The Making Tax Digital Income Tax Self-Assessment (MTD ITSA) legislation will apply to all sole trader businesses and landlord’s whose turnover is more than £10,000. The definition of turnover is amount received before applying expenses.  If an individual has a trade and a rental property, they are required to add the turnover from each of these sources together to determine whether the threshold has been breached.

What do I have to do?

Where a taxpayer falls into the MTD ITSA regime, they will need to keep digital records and submit quarterly reports to HMRC showing a summary of their income and expenses in that period. Also, there will be a requirement to complete a year-end reconciliation which broadly equates to the current self-assessment tax return filing.

MTD ITSA will be a requirement from the 2024/2025 tax year and the report for the first quarter will be due by 5 August 2024.

How do I process these reports?

Taxpayers will be able to keep their underlying records (receipts and invoices etc.) in paper format if this best suits them (i.e., there will be no requirement for all business’ underlying paperwork to be scanned and included in their digital records). However, the MTD ITSA legislation makes it clear that there will need to be an accompanying digital record for each transaction, with amounts allocated to the relevant income or expense category (broadly aligned to the current income and expense categories on the self-assessment tax return). It is the totals from these categories (but not the underlying transactional data) which will then be reported on a quarterly basis using accounting software.

There is a limited exception from this transactional record-keeping requirement for retail businesses with a high volume of low-value transactions: these businesses will be able to elect to maintain a single digital record of each day’s gross retail sales instead of recording each sale separately.

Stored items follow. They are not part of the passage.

**src/rtl/spi_ctrl_pkg.sv**
```systemverilog
// Shared definitions for the SPI initiator controller.
//   - spi_state_t : controller state encoding
//   - FRAME_BITS  : serial frame length (R/W + 7-bit address + data byte)
//   - WRITE_BIT   : value of the R/W bit that marks a write
//   - pack_frame  : builds the 16-bit frame {rw, addr[6:0], data[7:0]}
package spi_ctrl_pkg;

  typedef enum logic [2:0] {
    IDLE  = 3'd0,
    SETUP = 3'd1,
    SHIFT = 3'd2,
    HOLD  = 3'd3,
    DONE  = 3'd4,
    GAP   = 3'd5
  } spi_state_t;

  localparam int   FRAME_BITS = 16;
  localparam logic WRITE_BIT  = 1'b1;

  function automatic logic [FRAME_BITS-1:0] pack_frame(
    input logic       rw,
    input logic [6:0] addr,
    input logic [7:0] data
  );
    pack_frame = {rw, addr, data};
  endfunction

endpackage

```
**src/rtl/spi_clk_div.sv**
```systemverilog
// Half-period tick generator for the SPI initiator.
// Ports:
//   clk  - system clock
//   rst  - asynchronous active-high reset
//   ena  - clock enable; when low the counter holds
//   clr  - synchronous clear (qualified by ena), used on every state entry
//   tick - high for the cycle in which the counter sits at CLK_DIV-1
module spi_clk_div #(
  parameter int CLK_DIV = 4
) (
  input  logic clk,
  input  logic rst,
  input  logic ena,
  input  logic clr,
  output logic tick
);

  localparam logic [7:0] CNT_LAST = 8'(CLK_DIV - 1);

  logic [7:0] cnt_r;

  assign tick = ena && (cnt_r == CNT_LAST);

  // Divider counter: 0..CLK_DIV-1, wraps on tick, cleared on request
  always_ff @(posedge clk or posedge rst) begin
    if (rst) begin
      cnt_r <= 8'd0;
    end else if (ena) begin
      if (clr || (cnt_r == CNT_LAST)) begin
        cnt_r <= 8'd0;
      end else begin
        cnt_r <= cnt_r + 8'd1;
      end
    end else begin
      cnt_r <= cnt_r;
    end
  end

endmodule

```
**src/rtl/spi_master_ctrl.sv**
```systemverilog
// SPI initiator that issues single register read/write commands to a
// register-mapped SPI responder. Each command becomes a 16-bit frame,
// MSB first: {R/W (1 = write), addr[6:0], wdata[7:0] (zero on reads)}.
// The byte clocked in from MISO during the data byte is returned on a
// one-cycle response strobe at the end of every frame.
//
// Ports:
//   clk, rst             - system clock, asynchronous active-high reset
//   ena                  - clock enable; low freezes all state and outputs
//   mode[1:0]            - {cpol, cpha}, captured when a command is accepted
//   cmd_valid/cmd_ready  - command handshake (ready only while idle)
//   cmd_write            - 1 = write, 0 = read
//   cmd_addr, cmd_wdata  - register address and write data
//   rsp_valid, rsp_rdata - end-of-frame strobe and captured data byte
//   busy                 - high from accept until the inter-frame gap ends
//   spi_cs_n, spi_clk, spi_mosi, spi_miso - SPI bus
//
// Build option:
//   SPI_MASTER_MISO_SYNC_EN - route spi_miso through a two-flop
//   synchronizer and capture the synchronized bit two cycles after the
//   sampling tick (needs CLK_DIV >= 3; HOLD absorbs the delay).
module spi_master_ctrl
  import spi_ctrl_pkg::*;
#(
  parameter int CLK_DIV    = 4,
  parameter int ADDR_WIDTH = 7,
  parameter int REG_WIDTH  = 8,
  parameter int GAP_HALF   = 2
) (
  input  logic                  clk,
  input  logic                  rst,
  input  logic                  ena,
  input  logic [1:0]            mode,
  input  logic                  cmd_valid,
  output logic                  cmd_ready,
  input  logic                  cmd_write,
  input  logic [ADDR_WIDTH-1:0] cmd_addr,
  input  logic [REG_WIDTH-1:0]  cmd_wdata,
  output logic                  rsp_valid,
  output logic [REG_WIDTH-1:0]  rsp_rdata,
  output logic                  busy,
  output logic                  spi_cs_n,
  output logic                  spi_clk,
  output logic                  spi_mosi,
  input  logic                  spi_miso
);

  localparam logic [7:0] LAST_EDGE = 8'(2 * FRAME_BITS - 1);
  localparam logic [7:0] GAP_LAST  = 8'(GAP_HALF - 1);
  localparam logic       GAP_SKIP  = (GAP_HALF == 0);

  generate
    if ((CLK_DIV < 2) || (CLK_DIV > 255)) begin : g_bad_clk_div
      $error("spi_master_ctrl: CLK_DIV must be within 2..255");
    end
    if (REG_WIDTH != 8) begin : g_bad_reg_width
      $error("spi_master_ctrl: REG_WIDTH must be 8");
    end
`ifdef SPI_MASTER_MISO_SYNC_EN
    if (CLK_DIV < 3) begin : g_bad_sync_div
      $error("spi_master_ctrl: MISO synchronizer requires CLK_DIV >= 3");
    end
`endif
  endgenerate

  spi_state_t state_r;
  spi_state_t next_state_s;

  logic                  cpol_r;
  logic                  cpha_r;
  logic [FRAME_BITS-1:0] tx_r;
  logic [7:0]            rx_r;
  logic [7:0]            edge_r;
  logic                  spi_clk_r;
  logic                  spi_mosi_r;
  logic                  spi_cs_n_r;
  logic                  rsp_valid_r;
  logic [REG_WIDTH-1:0]  rsp_rdata_r;
  logic                  busy_r;
  logic                  cmd_ready_r;

  logic                  tick_s;
  logic                  clr_s;
  logic                  accept_s;
  logic                  lead_s;
  logic                  last_edge_s;
  logic                  shift_tick_s;
  logic                  drive_s;
  logic                  sample_s;
  logic                  capture_s;
  logic                  capture_bit_s;
  logic [6:0]            addr7_s;
  logic [7:0]            data_s;
  logic [FRAME_BITS-1:0] frame_s;

  // Only the low 7 address bits fit in the frame; wider addresses are cut.
  assign addr7_s  = 7'(cmd_addr);
  assign data_s   = (cmd_write == WRITE_BIT) ? 8'(cmd_wdata) : 8'h00;
  assign frame_s  = pack_frame(cmd_write, addr7_s, data_s);

  assign accept_s     = (state_r == IDLE) && cmd_valid && cmd_ready_r && ena;
  assign clr_s        = (next_state_s != state_r);
  assign lead_s       = ~edge_r[0];
  assign last_edge_s  = (edge_r == LAST_EDGE);
  assign shift_tick_s = tick_s && (state_r == SHIFT);
  // cpha=1 drives on leading edges; cpha=0 drives on trailing edges, except
  // after the final edge where there is no next bit.
  assign drive_s      = shift_tick_s &&
                        (cpha_r ? lead_s : (~lead_s && ~last_edge_s));
  assign sample_s     = shift_tick_s && (cpha_r ? ~lead_s : lead_s);

  spi_clk_div #(
    .CLK_DIV (CLK_DIV)
  ) u_clk_div (
    .clk  (clk),
    .rst  (rst),
    .ena  (ena),
    .clr  (clr_s),
    .tick (tick_s)
  );

`ifdef SPI_MASTER_MISO_SYNC_EN
  logic miso_s1_r;
  logic miso_s2_r;
  logic samp_d1_r;
  logic samp_d2_r;

  // MISO synchronizer and matching two-cycle delay of the sample strobe
  always_ff @(posedge clk or posedge rst) begin
    if (rst) begin
      miso_s1_r <= 1'b0;
      miso_s2_r <= 1'b0;
      samp_d1_r <= 1'b0;
      samp_d2_r <= 1'b0;
    end else if (ena) begin
      miso_s1_r <= spi_miso;
      miso_s2_r <= miso_s1_r;
      samp_d1_r <= sample_s;
      samp_d2_r <= samp_d1_r;
    end else begin
      miso_s1_r <= miso_s1_r;
      miso_s2_r <= miso_s2_r;
      samp_d1_r <= samp_d1_r;
      samp_d2_r <= samp_d2_r;
    end
  end

  assign capture_s     = samp_d2_r;
  assign capture_bit_s = miso_s2_r;
`else
  assign capture_s     = sample_s;
  assign capture_bit_s = spi_miso;
`endif

  // Next-state logic; every transition is qualified by ena
  always_comb begin
    next_state_s = state_r;
    case (state_r)
      IDLE: begin
        if (accept_s) begin
          next_state_s = SETUP;
        end else begin
          next_state_s = IDLE;
        end
      end
      SETUP: begin
        if (tick_s) begin
          next_state_s = SHIFT;
        end else begin
          next_state_s = SETUP;
        end
      end
      SHIFT: begin
        if (tick_s && last_edge_s) begin
          next_state_s = HOLD;
        end else begin
          next_state_s = SHIFT;
        end
      end
      HOLD: begin
        if (tick_s) begin
          next_state_s = DONE;
        end else begin
          next_state_s = HOLD;
        end
      end
      DONE: begin
        if (!ena) begin
          next_state_s = DONE;
        end else if (GAP_SKIP) begin
          next_state_s = IDLE;
        end else begin
          next_state_s = GAP;
        end
      end
      GAP: begin
        if (tick_s && (edge_r == GAP_LAST)) begin
          next_state_s = IDLE;
        end else begin
          next_state_s = GAP;
        end
      end
      default: begin
        next_state_s = IDLE;
      end
    endcase
  end

  // State register and status outputs derived from the state being entered
  always_ff @(posedge clk or posedge rst) begin
    if (rst) begin
      state_r     <= IDLE;
      cmd_ready_r <= 1'b0;
      busy_r      <= 1'b0;
      spi_cs_n_r  <= 1'b1;
      rsp_valid_r <= 1'b0;
      rsp_rdata_r <= {REG_WIDTH{1'b0}};
    end else if (ena) begin
      state_r     <= next_state_s;
      cmd_ready_r <= (next_state_s == IDLE);
      busy_r      <= (next_state_s != IDLE);
      spi_cs_n_r  <= !((next_state_s == SETUP) || (next_state_s == SHIFT) ||
                       (next_state_s == HOLD));
      rsp_valid_r <= (next_state_s == DONE);
      if ((state_r == HOLD) && (next_state_s == DONE)) begin
        rsp_rdata_r <= REG_WIDTH'(rx_r);
      end else begin
        rsp_rdata_r <= rsp_rdata_r;
      end
    end else begin
      state_r     <= state_r;
      cmd_ready_r <= cmd_ready_r;
      busy_r      <= busy_r;
      spi_cs_n_r  <= spi_cs_n_r;
      rsp_valid_r <= rsp_valid_r;
      rsp_rdata_r <= rsp_rdata_r;
    end
  end

  // Edge index in SHIFT and half-period count in GAP, restarted on entry
  always_ff @(posedge clk or posedge rst) begin
    if (rst) begin
      edge_r <= 8'd0;
    end else if (ena) begin
      if (clr_s) begin
        edge_r <= 8'd0;
      end else if (tick_s && ((state_r == SHIFT) || (state_r == GAP))) begin
        edge_r <= edge_r + 8'd1;
      end else begin
        edge_r <= edge_r;
      end
    end else begin
      edge_r <= edge_r;
    end
  end

  // Mode latch, SPI clock and MOSI shifting
  always_ff @(posedge clk or posedge rst) begin
    if (rst) begin
      cpol_r     <= 1'b0;
      cpha_r     <= 1'b0;
      spi_clk_r  <= 1'b0;
      spi_mosi_r <= 1'b0;
      tx_r       <= {FRAME_BITS{1'b0}};
    end else if (ena) begin
      if (accept_s) begin
        cpol_r     <= mode[1];
        cpha_r     <= mode[0];
        spi_clk_r  <= mode[1];
        // MSB is presented at once; cpha=0 has already consumed it.
        spi_mosi_r <= frame_s[FRAME_BITS-1];
        tx_r       <= mode[0] ? frame_s : {frame_s[FRAME_BITS-2:0], 1'b0};
      end else begin
        cpol_r <= cpol_r;
        cpha_r <= cpha_r;
        if (shift_tick_s) begin
          spi_clk_r <= ~spi_clk_r;
        end else begin
          spi_clk_r <= spi_clk_r;
        end
        if (drive_s) begin
          spi_mosi_r <= tx_r[FRAME_BITS-1];
          tx_r       <= {tx_r[FRAME_BITS-2:0], 1'b0};
        end else begin
          spi_mosi_r <= spi_mosi_r;
          tx_r       <= tx_r;
        end
      end
    end else begin
      cpol_r     <= cpol_r;
      cpha_r     <= cpha_r;
      spi_clk_r  <= spi_clk_r;
      spi_mosi_r <= spi_mosi_r;
      tx_r       <= tx_r;
    end
  end

  // MISO capture, MSB first; the eight address-phase samples shift out the
  // top so only the data byte remains at the end of the frame.
  always_ff @(posedge clk or posedge rst) begin
    if (rst) begin
      rx_r <= 8'd0;
    end else if (ena && capture_s) begin
      rx_r <= {rx_r[6:0], capture_bit_s};
    end else begin
      rx_r <= rx_r;
    end
  end

  assign cmd_ready = cmd_ready_r;
  assign busy      = busy_r;
  assign rsp_valid = rsp_valid_r;
  assign rsp_rdata = rsp_rdata_r;
  assign spi_cs_n  = spi_cs_n_r;
  assign spi_clk   = spi_clk_r;
  assign spi_mosi  = spi_mosi_r;

endmodule
```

What is the government’s intention for creating this new scheme?

The government’s Making Tax Digital (MTD) is intended to move the UK towards a fully digital tax system, which is planned to allow taxpayers to easily keep digital records and report their tax liabilities and payments in real time. It is the government’s intention that this will both reduce taxpayer errors and increase the information available to HM Revenue & Customs (HMRC).

Who else is included in MTD ITSA?

Partnerships with any partners which are not individuals, LPs, and LLPs.

Partnerships will be required to keep digital records and make quarterly reports in the same way as taxpayers. The end of period statement will, however, be replaced by a ‘Schedule A1 Partnership Return’. This will need to include all partnership income (not just trade or rental income) which falls to be taxed in the relevant year and will also need to show the allocation of income and expenses to the partners. There will be no requirement for the quarterly returns to include an allocation of amounts to individual partners and partners will not need to make any quarterly reports in respect of their partnership income.